Well, you're adressing the same problem the humans in this movie are aware of, too. As you said, all the people on earth would die and there would simply be a new mankind. "That is why Plan A is much more fun" and why everyone involved is so desperate to get Plan A working and so devastated when they learn it's supposedly impossible. The whole point of Plan B is to look far inferior to Plan A.
However, it at least helps to preserve humanity as a species, even if not the individual persons you and I know. In this hopeless time it is just the last straw to preserve at least something from us and to not go extinct. It is not so much about individual survival, but survival of our significance to the universe. Mankind just tries to not vanish from this universe without a sign left, but to still take part in it. If all the humans on earth have to die, then we at least want our genome and part of our spirit to remain. Sure, it's only the last straw, surviving ourselves would definitely be better. But at some point
We must think not as individuals, but as a species.

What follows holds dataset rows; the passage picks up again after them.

[config.mk]
export PLATFORM = sky130hd
export DESIGN_NAME = lz77_front
export DESIGN_NICKNAME = d
export VERILOG_FILES = /design/src/rtl/lz77_pkg.sv /design/src/rtl/lz77_front.sv
export VERILOG_INCLUDE_DIRS = /design/src /design/src/rtl
export SDC_FILE = /design/constraint.sdc
export NUM_CORES = 1
export LEC_CHECK = 0
export BUFFER_PORTS_ARGS = -buffer_cell sky130_fd_sc_hd__buf_4
export CAP_MARGIN = 15
export CORE_MARGIN = 2
export CORE_UTILIZATION = 47
export CTS_BUF_LIST = sky130_fd_sc_hd__clkbuf_4
export CTS_CLUSTER_SIZE = 10
export DETAILED_ROUTE_END_ITERATION = 7
export PLACE_DENSITY = 0.73
export SYNTH_ARGS = -nofsm -noshare
export SYNTH_HDL_FRONTEND = slang
export SYNTH_SLANG_ARGS = --single-unit
[constraint.sdc]
create_clock -name i_clk -period 5.2 [get_ports i_clk]
set_input_delay 0 -clock i_clk [delete_from_list [all_inputs] [get_ports i_clk]]
set_output_delay 0 -clock i_clk [all_outputs]
set_load 0.01 [all_outputs]
[src/rtl/assert_macros.svh]
// Assertion macros shared by the decompressor RTL.
// No dependencies; NO_ASSERTIONS compiles the checks out.
`ifndef ASSERT_MACROS_SVH
`define ASSERT_MACROS_SVH
`ifndef NO_ASSERTIONS
`define ASSERT_CLK(label, clk, rst_n, prop, msg) \
    label: assert property (@(posedge clk) disable iff (!rst_n) prop) else $error(msg);
`define ASSERT_CLK_NR(label, clk, prop, msg) \
    label: assert property (@(posedge clk) prop) else $error(msg);
`else
`define ASSERT_CLK(label, clk, rst_n, prop, msg)
`define ASSERT_CLK_NR(label, clk, prop, msg)
`endif
`endif

[src/rtl/lz77_pkg.sv]
// Shared types and constants for the LZ77 bit-stream decompressor.
// No dependencies.
package lz77_pkg;
    localparam logic [1:0] CMD_FEED    = 2'd0;
    localparam logic [1:0] CMD_REQ     = 2'd1;
    localparam logic [1:0] CMD_RESTART = 2'd2;
    localparam logic [1:0] CMD_UNUSED  = 2'd3;

    localparam logic [2:0] ST_BYTE   = 3'd0;
    localparam logic [2:0] ST_NEED   = 3'd1;
    localparam logic [2:0] ST_END    = 3'd2;
    localparam logic [2:0] ST_BADLEN = 3'd3;
    localparam logic [2:0] ST_BADOFF = 3'd4;
    localparam logic [2:0] ST_OVER   = 3'd5;
    localparam logic [2:0] ST_RUN    = 3'd7;

    localparam logic [24:0] MAX_OUT_RESET = 25'd16777216;
    localparam logic [19:0] END_MARK      = 20'hFFFFF;
    localparam logic [3:0]  LEN_ONES_MAX  = 4'd11;
    localparam logic [3:0]  CLASS_ONES_MAX = 4'd3;

    // queue entry between front and back
    typedef struct packed {
        logic [1:0] cmd;
        logic [7:0] in_byte;
    } t_cmd;

    function automatic logic [4:0] off_bits(input logic [1:0] c);
        unique case (c)
            2'd0: off_bits = 5'd6;
            2'd1: off_bits = 5'd9;
            2'd2: off_bits = 5'd12;
            default: off_bits = 5'd20;
        endcase
    endfunction

    function automatic logic [12:0] off_bias(input logic [1:0] c);
        unique case (c)
            2'd0: off_bias = 13'd1;
            2'd1: off_bias = 13'd65;
            2'd2: off_bias = 13'd577;
            default: off_bias = 13'd4673;
        endcase
    endfunction
endpackage

[src/rtl/lz77_front.sv]
// Front end: accepts stream transactions, drops unknown commands, and
// feeds a two-entry queue to the back end. Depends on lz77_pkg.
`include "assert_macros.svh"
module lz77_front import lz77_pkg::*; (
    input  logic       i_clk,
    input  logic       i_rst_n,
    input  logic       i_valid,
    output logic       o_ready,
    input  t_cmd       i_cmd,
    output logic       o_q_valid,
    input  logic       i_q_pop,
    output t_cmd       o_q_head
);
    logic [1:0] r_cnt, n_cnt;
    t_cmd       r_q [2];
    logic       w_push, w_keep;

    assign o_ready   = (r_cnt != 2'd2);
    assign w_push    = i_valid && o_ready;
    assign w_keep    = w_push && (i_cmd.cmd != CMD_UNUSED);
    assign o_q_valid = (r_cnt != 2'd0);
    assign o_q_head  = r_q[0];

    // occupancy
    always_comb begin
        n_cnt = r_cnt + {1'b0, w_keep} - {1'b0, i_q_pop && o_q_valid};
    end

    always_ff @(posedge i_clk) begin
        if (!i_rst_n) begin
            r_cnt <= 2'd0;
        end else begin
            r_cnt <= n_cnt;
        end
    end

    // queue slots; slot 0 is the head
    always_ff @(posedge i_clk) begin
        if (i_q_pop && o_q_valid) begin
            r_q[0] <= (w_keep && r_cnt == 2'd1) ? i_cmd : r_q[1];
            if (w_keep && r_cnt == 2'd2) r_q[1] <= i_cmd;
        end else if (w_keep) begin
            if (r_cnt == 2'd0) r_q[0] <= i_cmd;
            else r_q[1] <= i_cmd;
        end
    end

    `ASSERT_CLK(a_no_overfill, i_clk, i_rst_n, r_cnt != 2'd3, "queue count invalid")
    `ASSERT_CLK(a_full_stall, i_clk, i_rst_n, (r_cnt == 2'd2) |-> !o_ready, "ready while full")
    `ASSERT_CLK(a_pop_nonempty, i_clk, i_rst_n, (i_q_pop && r_cnt == 2'd0 && !w_keep) |=> (r_cnt == 2'd0), "pop from empty")
endmodule

==> flow_metrics.env <==
export IMPL_holdWs_ps=378.7
export IMPL_max_stage_delay_ps=370
export IMPL_ys_seq_area_frac=0.6702
export IMPL_antenna_found_initial=0
export IMPL_synthToLayoutAreaGrowth_pct=29.58
export IMPL_ys_warn_count=0
export IMPL_ios=26
export IMPL_viasPerCell=4.670
export IMPL_async_flop_share=0
export IMPL_period_share=0.3603
export IMPL_clk_path_buf_depth=2
export IMPL_synth_edff_count=20
export IMPL_powerDensity_nw_per_um2=379.0
export IMPL_path_clk_slew_ps=110
export IMPL_io_buffer_count=25
export IMPL_gr_usage_met3=0.03067
export IMPL_tightest_slew_ps=894.8
export IMPL_slew_violations=0
export IMPL_worstPathMaxFanout=4
export IMPL_cp_cell_sequence="or2_2, and2_1, ha_1, inv_1, ha_1, xnor2_1, xnor2_1, and2_1"
export IMPL_ys_types=14
export IMPL_cts_tree="yes"
export IMPL_maxCapViolations=0
export IMPL_gr_total_overflow=0
export IMPL_rrSetupSlack_ps=3330
export IMPL_synth_top_area_frac=0.6283
export IMPL_synth_cells=58
export IMPL_cts_sinks=22
export IMPL_grt_max_degree=13
export IMPL_drtAntennaViolNets=0
export IMPL_synth_most_common_cell="edfxtp_1"
export IMPL_slew_headroom=0.4023
export IMPL_fin_skew_ps=4.919
export IMPL_fp_dieW_um=49.10
export IMPL_max_freq_ghz=0.5337
export IMPL_crit_path_end_kind="flop"
export IMPL_finalSetupViolations=0
export IMPL_place_hpwl_um=972.4
export IMPL_outcome="completed"
export IMPL_h_tree_depth=1
export IMPL_grt_pass1_vias=581
export IMPL_hold_path_class="in2reg"
export IMPL_synthTopCellsByCount="edfxtp_1 (20), buf_4 (10), mux2_2 (10)"
export IMPL_fp_dieH_um=49.10
export IMPL_finalNetCount=105
export IMPL_drive_gt1_frac=0.4659
export IMPL_drc=0
export IMPL_crit_required_ps=5400
export IMPL_yosysTopAreaCell="edfxtp_1"
export IMPL_via_count=537
export IMPL_start_kind="flop"
export IMPL_routed_wl_um=1492
export IMPL_place_ws_ps=3351
export IMPL_utilization=0.6379
export IMPL_p_leak_nw=0.4796
export IMPL_wl_per_cell_um=12.97
export IMPL_clock_latency_ps=300
export IMPL_dieArea_um2=2411
export IMPL_coreArea_um2=1942
export IMPL_numCtsBuffers=3
export IMPL_period_needed_ps=1874
export IMPL_crit_family="simple AND/OR/NAND/NOR gates"
export IMPL_initial_core_util=0.4923
export IMPL_timing_final_ws_setup_ps=3326
export IMPL_rows=16
export IMPL_finalHoldViolations=0
export IMPL_grt_use_total=0.1396
export IMPL_criticalPathCategory="reg2reg"
export IMPL_slowest_stage="dfxtp_1"
export IMPL_finalSetupTns_ps=0
export IMPL_met2_usage=0.2410
export IMPL_placed_cell_area_um2=1102
export IMPL_drt_pass1_iter_count=3
export IMPL_grt_setup_unrepaired="no"
export IMPL_design_area_um2=1239
export IMPL_post_synth_instance_area_um2=955.9
export IMPL_vdd_drop_max_uv=259.0
export IMPL_top_usage_layer="met2"
export IMPL_worstPathArrival_ps=2080
export IMPL_synthFlopType="edfxtp_1"
export IMPL_cp_num_buf_inv=1
export IMPL_clock_root_buffer="clkbuf_4"
export IMPL_place_gp_congestion=0.7971
export IMPL_grt_pass1_wl_um=2504
export IMPL_use_met1=0.1612
export IMPL_synthTopCellsByArea="edfxtp_1 (63%), mux2_2 (12%), buf_4 (7.9%), dfxtp_1 (4.2%), ha_1 (2.6%)"
export IMPL_diodes=0
export IMPL_synth_nets=74
export IMPL_drt_iter0_drc=6
export IMPL_avgSynthCellArea_um2=16.48
export IMPL_postSynthRegisterBits=22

It is actually interesting that you ask this, since it is also mentioned in the movie that there is a psychological barrier in us humans that doesn't let us care about the future of mankind if we're not directly involved and that we have yet to overcome. If we ourselves or our beloved ones don't have any hope for survival, we don't have much inclination to save those after us either. That is the reason why Plan B is so hard to do and why Dr. Brand and Dr. Mann kept it unknown from the team that Plan A won't work at all. Or as Dr. Mann puts it (though, he might have a little cynical attitude towards that, as he's himself by far not a prime example of mankind in this regard):
He knew how much harder it would be for people to come together to save the species, instead of themselves, or their children...Would you have left if you hadn't believed you were trying to save them? Evolution has yet to transcend that simple barrier -- we can care deeply, selflessly for people we know, but our empathy rarely extends beyond our line of sight.

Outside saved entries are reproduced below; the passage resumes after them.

**config.mk**
```make
export PLATFORM = sky130hd
export DESIGN_NAME = command_slot_dispatcher_top
export DESIGN_NICKNAME = d
export VERILOG_FILES = /design/src/rtl/core/csd_pkg.sv /design/src/rtl/core/csd_front.sv /design/src/rtl/core/csd_back.sv /design/src/rtl/core/command_slot_dispatcher_top.sv
export SDC_FILE = /design/constraint.sdc
export NUM_CORES = 2
export LEC_CHECK = 0
export BUFFER_PORTS_ARGS = -buffer_cell sky130_fd_sc_hd__buf_2
export CORE_MARGIN = 5
export CORE_UTILIZATION = 30
export DETAILED_ROUTE_END_ITERATION = 10
export PLACE_DENSITY = 0.44
export REMOVE_ABC_BUFFERS = 1
export SLEW_MARGIN = 40
export SYNTH_ARGS = -nofsm -noshare
export SYNTH_HDL_FRONTEND = slang
export SYNTH_MEMORY_MAX_BITS = 65536
export SYNTH_SLANG_ARGS = --single-unit
```
**constraint.sdc**
```tcl
create_clock -name clk_i -period 46.4 [get_ports clk_i]
set_clock_uncertainty 0.15 [all_clocks]
set_input_delay 9.28 -clock clk_i [delete_from_list [all_inputs] [get_ports clk_i]]
set_output_delay 9.28 -clock clk_i [all_outputs]
set_load 0.02 [all_outputs]
```
**src/rtl/core/csd_pkg.sv**
```systemverilog
`default_nettype none

package csd_pkg;

  localparam int unsigned QUEUE_DEPTH_DEF = 32;
  localparam int unsigned NUM_SLOTS_DEF   = 32;
  localparam int unsigned SLOT_W          = 5;
  localparam int unsigned TAG_W           = 8;
  localparam int unsigned LBA_W           = 48;
  localparam int unsigned CNT_W           = 16;
  localparam int unsigned ADDR_W          = 48;
  localparam int unsigned CI_W            = 32;

  localparam logic REQ_SUBMIT = 1'b0;
  localparam logic REQ_POLL   = 1'b1;

  localparam logic [1:0] KIND_COMPLETE = 2'd0;
  localparam logic [1:0] KIND_ISSUE    = 2'd1;
  localparam logic [1:0] KIND_FULL     = 2'd2;

  typedef enum logic {
    OP_SUBMIT,
    OP_POLL
  } op_e;

  typedef struct packed {
    logic              req_type;
    logic [TAG_W-1:0]  tag;
    logic [LBA_W-1:0]  lba;
    logic [CNT_W-1:0]  sector_count;
    logic              is_write;
    logic [ADDR_W-1:0] buffer_addr;
    logic [CI_W-1:0]   ci_snapshot;
  } req_t;

  typedef struct packed {
    logic [1:0]        kind;
    logic [SLOT_W-1:0] slot;
    logic [TAG_W-1:0]  tag_res;
    logic [LBA_W-1:0]  lba_res;
    logic [CNT_W-1:0]  sector_count_res;
    logic              is_write_res;
    logic [ADDR_W-1:0] buffer_addr_res;
    logic              last;
  } res_t;

  typedef struct packed {
    op_e  op;
    req_t req;
  } cmd_t;

  // one queued request as stored in the request FIFO
  typedef struct packed {
    logic [TAG_W-1:0]  tag;
    logic [LBA_W-1:0]  lba;
    logic [CNT_W-1:0]  sector_count;
    logic              is_write;
    logic [ADDR_W-1:0] buffer_addr;
  } qent_t;

endpackage

`default_nettype wire

```
**src/rtl/core/csd_front.sv**
```systemverilog
`default_nettype none

module csd_front (
  input  wire logic          clk_i,
  input  wire logic          rst_ni,
  input  wire logic          start_i,
  input  wire csd_pkg::req_t req_i,
  output logic               busy_o,
  output logic               cmd_valid_o,
  output csd_pkg::cmd_t      cmd_o,
  input  wire logic          cmd_take_i
);
  import csd_pkg::*;

  cmd_t       ent_q [2];
  cmd_t       cmd_in;
  logic       wp_q, rp_q;
  logic [1:0] cnt_q;
  logic       push, pop;

  assign busy_o      = (cnt_q == 2'd2);
  assign cmd_valid_o = (cnt_q != 2'd0);
  assign cmd_o       = ent_q[rp_q];
  assign push        = start_i && !busy_o;
  assign pop         = cmd_take_i && cmd_valid_o;

  always_comb begin
    cmd_in.req = req_i;
    cmd_in.op  = (req_i.req_type == REQ_POLL) ? OP_POLL : OP_SUBMIT;
  end

  always_ff @(posedge clk_i) begin
    if (push) begin
      ent_q[wp_q] <= cmd_in;
    end
  end

  always_ff @(posedge clk_i or negedge rst_ni) begin
    if (!rst_ni) begin
      wp_q  <= 1'b0;
      rp_q  <= 1'b0;
      cnt_q <= 2'd0;
    end else begin
      if (push) begin
        wp_q <= ~wp_q;
      end
      if (pop) begin
        rp_q <= ~rp_q;
      end
      unique case ({push, pop})
        2'b10:   cnt_q <= cnt_q + 2'd1;
        2'b01:   cnt_q <= cnt_q - 2'd1;
        default: cnt_q <= cnt_q;
      endcase
    end
  end

endmodule

`default_nettype wire

```
**src/rtl/core/csd_back.sv**
```systemverilog
`default_nettype none

module csd_back #(
  parameter int unsigned QUEUE_DEPTH = csd_pkg::QUEUE_DEPTH_DEF,
  parameter int unsigned NUM_SLOTS   = csd_pkg::NUM_SLOTS_DEF
) (
  input  wire logic          clk_i,
  input  wire logic          rst_ni,
  input  wire logic          cmd_valid_i,
  input  wire csd_pkg::cmd_t cmd_i,
  output logic               cmd_take_o,
  output logic               res_valid_o,
  output csd_pkg::res_t      res_o
);
  import csd_pkg::*;

  localparam int unsigned QAW = $clog2(QUEUE_DEPTH);
  localparam int unsigned FW  = $clog2(QUEUE_DEPTH + 1);
  localparam int unsigned SW  = (NUM_SLOTS > 1) ? $clog2(NUM_SLOTS) : 1;

  typedef enum logic [2:0] {
    ST_IDLE,
    ST_SUBMIT,
    ST_COMP,
    ST_ISSUE,
    ST_FLUSH
  } state_e;

  state_e               state_q;
  cmd_t                 cmd_q;
  logic [SW-1:0]        scan_q;
  logic [NUM_SLOTS-1:0] busy_q;
  logic [QAW-1:0]       head_q, tail_q, head_d;
  logic [FW-1:0]        fill_q;
  res_t                 hold_q;
  logic                 hold_v_q;
  res_t                 res_q;
  logic                 valid_q;

  qent_t                mem [QUEUE_DEPTH];
  qent_t                rd_q;
  qent_t                wr_ent;
  logic [TAG_W-1:0]     slot_tag [NUM_SLOTS];

  logic                 q_full, scan_last;
  logic                 wr_en, comp_fire, issue_fire, new_valid;
  res_t                 new_res;
  logic                 emit;
  res_t                 emit_res;

  function automatic logic [QAW-1:0] ptr_next(input logic [QAW-1:0] p);
    ptr_next = (p == QAW'(QUEUE_DEPTH - 1)) ? '0 : p + QAW'(1);
  endfunction

  assign cmd_take_o  = (state_q == ST_IDLE) && cmd_valid_i;
  assign res_valid_o = valid_q;
  assign res_o       = res_q;

  assign q_full     = (fill_q == FW'(QUEUE_DEPTH));
  assign scan_last  = (scan_q == SW'(NUM_SLOTS - 1));
  assign wr_en      = (state_q == ST_SUBMIT) && !q_full;
  assign comp_fire  = (state_q == ST_COMP) && busy_q[scan_q]
                      && !cmd_q.req.ci_snapshot[scan_q];
  assign issue_fire = (state_q == ST_ISSUE) && (fill_q != '0) && !busy_q[scan_q];
  assign head_d     = issue_fire ? ptr_next(head_q) : head_q;

  // drain the held result when the next one arrives, or with last set at flush
  assign emit = hold_v_q && (new_valid || (state_q == ST_FLUSH));

  always_comb begin
    emit_res      = hold_q;
    emit_res.last = (state_q == ST_FLUSH);
  end

  always_comb begin
    wr_ent.tag          = cmd_q.req.tag;
    wr_ent.lba          = cmd_q.req.lba;
    wr_ent.sector_count = cmd_q.req.sector_count;
    wr_ent.is_write     = cmd_q.req.is_write;
    wr_ent.buffer_addr  = cmd_q.req.buffer_addr;
  end

  // build the result produced this cycle, if any
  always_comb begin
    new_res   = '0;
    new_valid = 1'b0;
    if (comp_fire) begin
      new_valid       = 1'b1;
      new_res.kind    = KIND_COMPLETE;
      new_res.slot    = SLOT_W'(scan_q);
      new_res.tag_res = slot_tag[scan_q];
    end else if (issue_fire) begin
      new_valid                = 1'b1;
      new_res.kind             = KIND_ISSUE;
      new_res.slot             = SLOT_W'(scan_q);
      new_res.tag_res          = rd_q.tag;
      new_res.lba_res          = rd_q.lba;
      new_res.sector_count_res = rd_q.sector_count;
      new_res.is_write_res     = rd_q.is_write;
      new_res.buffer_addr_res  = rd_q.buffer_addr;
    end else if ((state_q == ST_SUBMIT) && q_full) begin
      new_valid       = 1'b1;
      new_res.kind    = KIND_FULL;
      new_res.tag_res = cmd_q.req.tag;
    end
  end

  // request FIFO storage; read port follows the next head
  always_ff @(posedge clk_i) begin
    if (wr_en) begin
      mem[tail_q] <= wr_ent;
    end
    rd_q <= mem[head_d];
  end

  always_ff @(posedge clk_i) begin
    if (issue_fire) begin
      slot_tag[scan_q] <= rd_q.tag;
    end
  end

  always_ff @(posedge clk_i) begin
    if (cmd_take_o) begin
      cmd_q <= cmd_i;
    end
  end

  always_ff @(posedge clk_i or negedge rst_ni) begin
    if (!rst_ni) begin
      state_q  <= ST_IDLE;
      scan_q   <= '0;
      busy_q   <= '0;
      head_q   <= '0;
      tail_q   <= '0;
      fill_q   <= '0;
      hold_q   <= '0;
      hold_v_q <= 1'b0;
      res_q    <= '0;
      valid_q  <= 1'b0;
    end else begin
      valid_q <= emit;
      head_q  <= head_d;
      if (emit) begin
        res_q <= emit_res;
      end

      // hold one result back so the final one can carry last
      if (new_valid) begin
        hold_q   <= new_res;
        hold_v_q <= 1'b1;
      end

      if (comp_fire) begin
        busy_q[scan_q] <= 1'b0;
      end
      if (issue_fire) begin
        busy_q[scan_q] <= 1'b1;
        fill_q         <= fill_q - FW'(1);
      end

      unique case (state_q)
        ST_IDLE: begin
          if (cmd_valid_i) begin
            scan_q  <= '0;
            state_q <= (cmd_i.op == OP_POLL) ? ST_COMP : ST_SUBMIT;
          end
        end
        ST_SUBMIT: begin
          if (!q_full) begin
            tail_q <= ptr_next(tail_q);
            fill_q <= fill_q + FW'(1);
          end
          state_q <= ST_FLUSH;
        end
        ST_COMP: begin
          if (scan_last) begin
            scan_q  <= '0;
            state_q <= ST_ISSUE;
          end else begin
            scan_q <= scan_q + SW'(1);
          end
        end
        ST_ISSUE: begin
          if ((fill_q == '0) || scan_last) begin
            state_q <= ST_FLUSH;
          end else begin
            scan_q <= scan_q + SW'(1);
          end
        end
        ST_FLUSH: begin
          hold_v_q <= 1'b0;
          state_q  <= ST_IDLE;
        end
        default: state_q <= ST_IDLE;
      endcase
    end
  end

endmodule

`default_nettype wire

```
**src/rtl/core/command_slot_dispatcher_top.sv**
```systemverilog
`default_nettype none

// Command slot dispatcher. Raise start_i with a submit or poll beat on req_i; the beat is
// taken when busy_o is low. A front stage buffers up to two beats, and a back stage runs
// them one at a time. A submit passes through dispatch, FIFO write and flush in the back
// stage, and gives a queue-full result only when the request FIFO holds QUEUE_DEPTH
// entries. A poll runs dispatch, a completion scan over every slot, an issue scan over
// the slots (stopping early once the FIFO runs dry) and flush; both scans step one slot
// per cycle. Each result appears on res_o for one cycle with res_valid_o high and must
// be taken then; the block never waits on the receiver. The last result of an item is
// registered at the end of the flush cycle with last set and shows on res_o the cycle
// after. Each result is held back in hold_q before it is registered into res_q, so
// results trail the scan.
module command_slot_dispatcher_top #(
  parameter int unsigned QUEUE_DEPTH = csd_pkg::QUEUE_DEPTH_DEF,
  parameter int unsigned NUM_SLOTS   = csd_pkg::NUM_SLOTS_DEF
) (
  input  wire logic          clk_i,
  input  wire logic          rst_ni,
  input  wire logic          start_i,
  input  wire csd_pkg::req_t req_i,
  output logic               busy_o,
  output logic               res_valid_o,
  output csd_pkg::res_t      res_o
);
  import csd_pkg::*;

  cmd_t cmd;
  logic cmd_valid;
  logic cmd_take;

  csd_front u_front (
    .clk_i       (clk_i),
    .rst_ni      (rst_ni),
    .start_i     (start_i),
    .req_i       (req_i),
    .busy_o      (busy_o),
    .cmd_valid_o (cmd_valid),
    .cmd_o       (cmd),
    .cmd_take_i  (cmd_take)
  );

  csd_back #(
    .QUEUE_DEPTH (QUEUE_DEPTH),
    .NUM_SLOTS   (NUM_SLOTS)
  ) u_back (
    .clk_i       (clk_i),
    .rst_ni      (rst_ni),
    .cmd_valid_i (cmd_valid),
    .cmd_i       (cmd),
    .cmd_take_o  (cmd_take),
    .res_valid_o (res_valid_o),
    .res_o       (res_o)
  );

endmodule

`default_nettype wire
```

And I think this closes the circle very well to you asking that exact same question, why care about Plan B and any new mankind at all? You're supposed to ask this. And maybe the only way to answer it would be to transcend into that understanding of humanity not just as you and me but more than that. But fortunately at the moment we don't have to do that (and the crew ultimately didn't either).

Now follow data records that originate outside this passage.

<file path="config.mk">
export PLATFORM = sky130hd
export DESIGN_NAME = tslsp_mac
export DESIGN_NICKNAME = d
export VERILOG_FILES = /design/src/rtl/tslsp_pkg.sv /design/src/rtl/tslsp_mac.sv
export SDC_FILE = /design/constraint.sdc
export NUM_CORES = 2
export LEC_CHECK = 0
export BUFFER_PORTS_ARGS = -buffer_cell sky130_fd_sc_hd__clkbuf_2
export CAP_MARGIN = 20
export CORE_MARGIN = 1.5
export CORE_UTILIZATION = 53
export CTS_CLUSTER_DIAMETER = 150
export DETAILED_ROUTE_END_ITERATION = 8
export PLACE_DENSITY = 0.8
export SYNTH_ARGS = -nofsm -noshare
export SYNTH_HDL_FRONTEND = slang
export SYNTH_SLANG_ARGS = --single-unit
</file>
<file path="constraint.sdc">
create_clock -name clk -period 10.8 [get_ports clk]
set_input_delay 2.16 -clock clk [delete_from_list [all_inputs] [get_ports clk]]
set_output_delay 2.16 -clock clk [all_outputs]
set_load 0.01 [all_outputs]
</file>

But as to your last point about polluting our planet and destroying nature. That is an angle that the movie clearly and deliberately does not explore at all. At no point does the movie ask the question if the whole situation is actually our fault and it doesn't want to ask this question, since it is a story about the progress of humanity to new directions and higher levels, not about looking back and asking what we did wrong. This is also reinforced by screenwriter Jonathan Nolan in an interview with Jordan Goldberg (quoted from the book Interstellar: The Complete Screenplay with Selected Storyboards):
We're sort of in this moment in which humans are obsessed that we'll prove our own undoing -- that we'll poison the planet, we'll destroy ourselves, and all these things. But I thought it would be more interesting to find a slightly less personal Armageddon, or the idea that the universe obliterates you or the planet turned itself toxic because it doesn't care about you and me because we're an accident in outer space. The blight and dust provided what I thought was a great, impersonal way for the planet to sort of gently suggest that our time here was over. That it was the moment to move on, rather than being something that we had brought on ourselves which, in its own way, feels anthropocentric.